→ **What to produce**: Search the entries for the word "that". Copy each line in which it is found.

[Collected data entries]
/---

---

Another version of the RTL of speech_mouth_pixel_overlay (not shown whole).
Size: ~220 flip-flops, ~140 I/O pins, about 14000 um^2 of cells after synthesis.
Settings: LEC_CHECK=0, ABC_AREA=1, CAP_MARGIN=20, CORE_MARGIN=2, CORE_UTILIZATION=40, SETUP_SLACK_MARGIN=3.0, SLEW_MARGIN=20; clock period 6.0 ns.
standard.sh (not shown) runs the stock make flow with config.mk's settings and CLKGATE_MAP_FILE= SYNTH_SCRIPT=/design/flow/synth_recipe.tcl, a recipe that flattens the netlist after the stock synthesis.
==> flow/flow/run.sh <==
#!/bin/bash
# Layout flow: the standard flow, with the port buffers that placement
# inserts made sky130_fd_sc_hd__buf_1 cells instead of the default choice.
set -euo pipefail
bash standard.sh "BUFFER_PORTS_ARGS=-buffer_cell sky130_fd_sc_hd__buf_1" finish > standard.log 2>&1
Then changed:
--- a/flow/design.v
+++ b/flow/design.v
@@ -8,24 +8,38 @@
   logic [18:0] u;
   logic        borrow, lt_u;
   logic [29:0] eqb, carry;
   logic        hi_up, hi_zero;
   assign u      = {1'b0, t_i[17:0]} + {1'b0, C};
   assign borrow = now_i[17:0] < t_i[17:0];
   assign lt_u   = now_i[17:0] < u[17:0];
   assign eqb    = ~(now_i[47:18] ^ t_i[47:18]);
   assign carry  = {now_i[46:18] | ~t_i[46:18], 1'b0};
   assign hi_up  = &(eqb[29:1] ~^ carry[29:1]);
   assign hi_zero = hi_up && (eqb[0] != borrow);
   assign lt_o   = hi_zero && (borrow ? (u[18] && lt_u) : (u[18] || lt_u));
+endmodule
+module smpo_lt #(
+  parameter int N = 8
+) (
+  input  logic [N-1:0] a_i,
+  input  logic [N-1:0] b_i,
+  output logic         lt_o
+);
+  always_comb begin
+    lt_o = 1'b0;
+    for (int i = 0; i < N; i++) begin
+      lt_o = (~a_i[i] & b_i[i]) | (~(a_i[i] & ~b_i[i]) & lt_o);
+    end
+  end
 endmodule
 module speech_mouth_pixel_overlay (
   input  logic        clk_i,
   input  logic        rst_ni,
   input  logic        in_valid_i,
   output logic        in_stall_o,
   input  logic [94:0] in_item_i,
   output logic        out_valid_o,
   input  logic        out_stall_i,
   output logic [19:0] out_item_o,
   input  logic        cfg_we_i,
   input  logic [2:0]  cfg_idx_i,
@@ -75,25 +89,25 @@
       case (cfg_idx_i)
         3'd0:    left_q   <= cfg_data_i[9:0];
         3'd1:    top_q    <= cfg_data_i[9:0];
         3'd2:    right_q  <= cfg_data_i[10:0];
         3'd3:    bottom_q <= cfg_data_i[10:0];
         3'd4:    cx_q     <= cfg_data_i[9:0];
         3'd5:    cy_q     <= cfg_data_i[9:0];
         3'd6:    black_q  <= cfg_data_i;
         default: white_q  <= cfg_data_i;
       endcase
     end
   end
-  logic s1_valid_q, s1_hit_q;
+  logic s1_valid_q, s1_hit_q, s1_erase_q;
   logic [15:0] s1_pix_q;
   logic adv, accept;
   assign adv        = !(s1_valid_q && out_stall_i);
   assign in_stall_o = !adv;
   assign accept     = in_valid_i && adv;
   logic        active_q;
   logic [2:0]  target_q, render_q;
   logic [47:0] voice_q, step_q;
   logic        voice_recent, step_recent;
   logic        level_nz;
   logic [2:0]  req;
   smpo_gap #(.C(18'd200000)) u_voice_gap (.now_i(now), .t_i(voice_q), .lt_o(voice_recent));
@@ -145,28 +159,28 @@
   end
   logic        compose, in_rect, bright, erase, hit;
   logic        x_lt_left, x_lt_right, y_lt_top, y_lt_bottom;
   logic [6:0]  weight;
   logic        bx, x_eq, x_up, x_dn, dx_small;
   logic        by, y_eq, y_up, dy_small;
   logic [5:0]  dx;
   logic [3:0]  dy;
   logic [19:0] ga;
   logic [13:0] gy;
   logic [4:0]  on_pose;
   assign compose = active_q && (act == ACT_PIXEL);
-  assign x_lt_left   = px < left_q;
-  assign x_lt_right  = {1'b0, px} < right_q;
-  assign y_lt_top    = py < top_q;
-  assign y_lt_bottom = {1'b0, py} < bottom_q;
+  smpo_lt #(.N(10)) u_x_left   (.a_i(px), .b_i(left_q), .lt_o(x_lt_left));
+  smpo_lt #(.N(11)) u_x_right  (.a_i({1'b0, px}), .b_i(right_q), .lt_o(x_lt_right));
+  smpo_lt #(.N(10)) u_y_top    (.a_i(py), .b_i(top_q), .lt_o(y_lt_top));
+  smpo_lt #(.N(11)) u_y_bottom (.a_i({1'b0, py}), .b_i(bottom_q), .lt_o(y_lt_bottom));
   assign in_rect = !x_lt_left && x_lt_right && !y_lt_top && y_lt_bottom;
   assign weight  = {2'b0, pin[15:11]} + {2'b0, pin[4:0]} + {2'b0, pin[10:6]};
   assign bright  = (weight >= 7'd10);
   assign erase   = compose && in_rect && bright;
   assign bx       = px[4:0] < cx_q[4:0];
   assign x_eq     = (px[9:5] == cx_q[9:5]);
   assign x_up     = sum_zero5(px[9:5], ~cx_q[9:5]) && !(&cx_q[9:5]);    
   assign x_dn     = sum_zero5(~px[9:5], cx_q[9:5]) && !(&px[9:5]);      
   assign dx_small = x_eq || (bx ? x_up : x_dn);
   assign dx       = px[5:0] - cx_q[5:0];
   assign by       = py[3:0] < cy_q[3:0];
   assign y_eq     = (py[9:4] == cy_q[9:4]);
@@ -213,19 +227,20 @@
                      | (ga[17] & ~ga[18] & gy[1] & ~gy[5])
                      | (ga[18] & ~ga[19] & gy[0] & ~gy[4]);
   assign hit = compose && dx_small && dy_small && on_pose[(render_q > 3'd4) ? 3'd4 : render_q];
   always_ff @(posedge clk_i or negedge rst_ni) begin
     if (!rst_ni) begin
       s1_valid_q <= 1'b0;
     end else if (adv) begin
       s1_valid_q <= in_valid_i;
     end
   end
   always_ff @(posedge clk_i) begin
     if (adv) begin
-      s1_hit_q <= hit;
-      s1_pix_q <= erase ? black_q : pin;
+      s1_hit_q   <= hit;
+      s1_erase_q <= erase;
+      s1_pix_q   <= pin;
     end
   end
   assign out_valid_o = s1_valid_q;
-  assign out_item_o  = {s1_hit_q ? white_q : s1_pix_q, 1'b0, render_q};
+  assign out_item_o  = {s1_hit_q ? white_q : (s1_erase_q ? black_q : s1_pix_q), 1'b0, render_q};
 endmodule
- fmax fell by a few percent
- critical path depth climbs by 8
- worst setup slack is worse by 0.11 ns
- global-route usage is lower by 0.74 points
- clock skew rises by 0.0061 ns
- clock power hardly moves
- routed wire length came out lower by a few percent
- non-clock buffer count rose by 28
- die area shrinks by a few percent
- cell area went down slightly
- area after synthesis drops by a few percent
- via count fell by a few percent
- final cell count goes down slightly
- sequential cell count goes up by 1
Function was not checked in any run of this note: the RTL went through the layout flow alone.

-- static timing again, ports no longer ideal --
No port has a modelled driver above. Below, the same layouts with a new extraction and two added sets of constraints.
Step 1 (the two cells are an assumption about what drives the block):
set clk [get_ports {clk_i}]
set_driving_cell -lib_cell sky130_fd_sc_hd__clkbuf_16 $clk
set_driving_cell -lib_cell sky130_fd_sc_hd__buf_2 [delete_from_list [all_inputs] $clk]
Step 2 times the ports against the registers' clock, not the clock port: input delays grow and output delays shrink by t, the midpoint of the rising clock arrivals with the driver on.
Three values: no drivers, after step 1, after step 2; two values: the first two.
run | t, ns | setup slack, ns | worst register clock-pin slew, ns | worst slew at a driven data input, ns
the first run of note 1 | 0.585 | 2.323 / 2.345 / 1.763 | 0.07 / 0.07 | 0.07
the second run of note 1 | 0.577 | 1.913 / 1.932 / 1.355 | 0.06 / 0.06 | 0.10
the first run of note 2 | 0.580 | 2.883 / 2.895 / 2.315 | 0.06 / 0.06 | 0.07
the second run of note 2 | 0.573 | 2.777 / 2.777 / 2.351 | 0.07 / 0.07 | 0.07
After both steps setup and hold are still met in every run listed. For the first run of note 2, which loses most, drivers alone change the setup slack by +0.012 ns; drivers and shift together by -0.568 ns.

\---

→ **Response to this task**:
standard.sh (not shown) runs the stock make flow with config.mk's settings and CLKGATE_MAP_FILE= SYNTH_SCRIPT=/design/flow/synth_recipe.tcl, a recipe that flattens the netlist after the stock synthesis.
# Layout flow: the standard flow, with the port buffers that placement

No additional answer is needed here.